“That was definitely the ‘oh, crap’ moment,” Bowman recalled, using a more colorful interjection. “The general reaction in the field was incredulity. BERT was getting numbers on many of the tasks that were close to what we thought would be the limit of how well you could do.” Indeed, GLUE didn’t even bother to include human baseline scores before BERT; by the time Bowman and one of his Ph.D. students added them to GLUE in February 2019, they lasted just a few months before a BERT-based system from Microsoft beat them.
As of this writing, nearly every position on the GLUE leaderboard is occupied by a system that incorporates, extends or optimizes BERT. Five of these systems outrank human performance.

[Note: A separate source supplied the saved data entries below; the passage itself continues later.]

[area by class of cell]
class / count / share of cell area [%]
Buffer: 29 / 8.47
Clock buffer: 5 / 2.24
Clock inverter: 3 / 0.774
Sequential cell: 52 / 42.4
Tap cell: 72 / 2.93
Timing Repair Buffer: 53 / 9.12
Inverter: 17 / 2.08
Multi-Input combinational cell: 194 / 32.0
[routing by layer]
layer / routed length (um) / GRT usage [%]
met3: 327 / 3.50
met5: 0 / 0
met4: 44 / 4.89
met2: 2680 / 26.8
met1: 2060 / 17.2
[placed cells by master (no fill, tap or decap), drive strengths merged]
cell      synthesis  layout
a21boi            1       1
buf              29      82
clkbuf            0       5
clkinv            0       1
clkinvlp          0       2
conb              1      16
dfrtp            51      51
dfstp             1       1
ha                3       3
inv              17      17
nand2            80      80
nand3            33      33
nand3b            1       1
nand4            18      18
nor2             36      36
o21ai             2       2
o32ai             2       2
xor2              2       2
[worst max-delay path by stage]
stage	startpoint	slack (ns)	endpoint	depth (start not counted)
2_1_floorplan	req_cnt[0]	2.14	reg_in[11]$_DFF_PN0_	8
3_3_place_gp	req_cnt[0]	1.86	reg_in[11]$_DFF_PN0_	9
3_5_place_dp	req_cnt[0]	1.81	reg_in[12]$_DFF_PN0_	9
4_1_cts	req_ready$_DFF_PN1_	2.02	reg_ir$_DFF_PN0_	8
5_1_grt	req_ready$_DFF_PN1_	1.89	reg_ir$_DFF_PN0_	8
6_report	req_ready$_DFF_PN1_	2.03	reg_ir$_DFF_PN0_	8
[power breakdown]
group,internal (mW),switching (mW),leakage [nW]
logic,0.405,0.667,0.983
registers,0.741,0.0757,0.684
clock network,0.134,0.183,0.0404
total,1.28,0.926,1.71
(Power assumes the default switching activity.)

But is AI actually starting to understand our language — or is it just getting better at gaming our systems? As BERT-based neural networks have taken benchmarks like GLUE by storm, new evaluation methods have emerged that seem to paint these powerful NLP systems as computational versions of Clever Hans, the early 20th-century horse who seemed smart enough to do arithmetic, but who was actually just following unconscious cues from his trainer.
“We know we’re somewhere in the gray area between solving language in a very boring, narrow sense, and solving AI,” Bowman said. “The general reaction of the field was: Why did this happen? What does this mean? What do we do now?”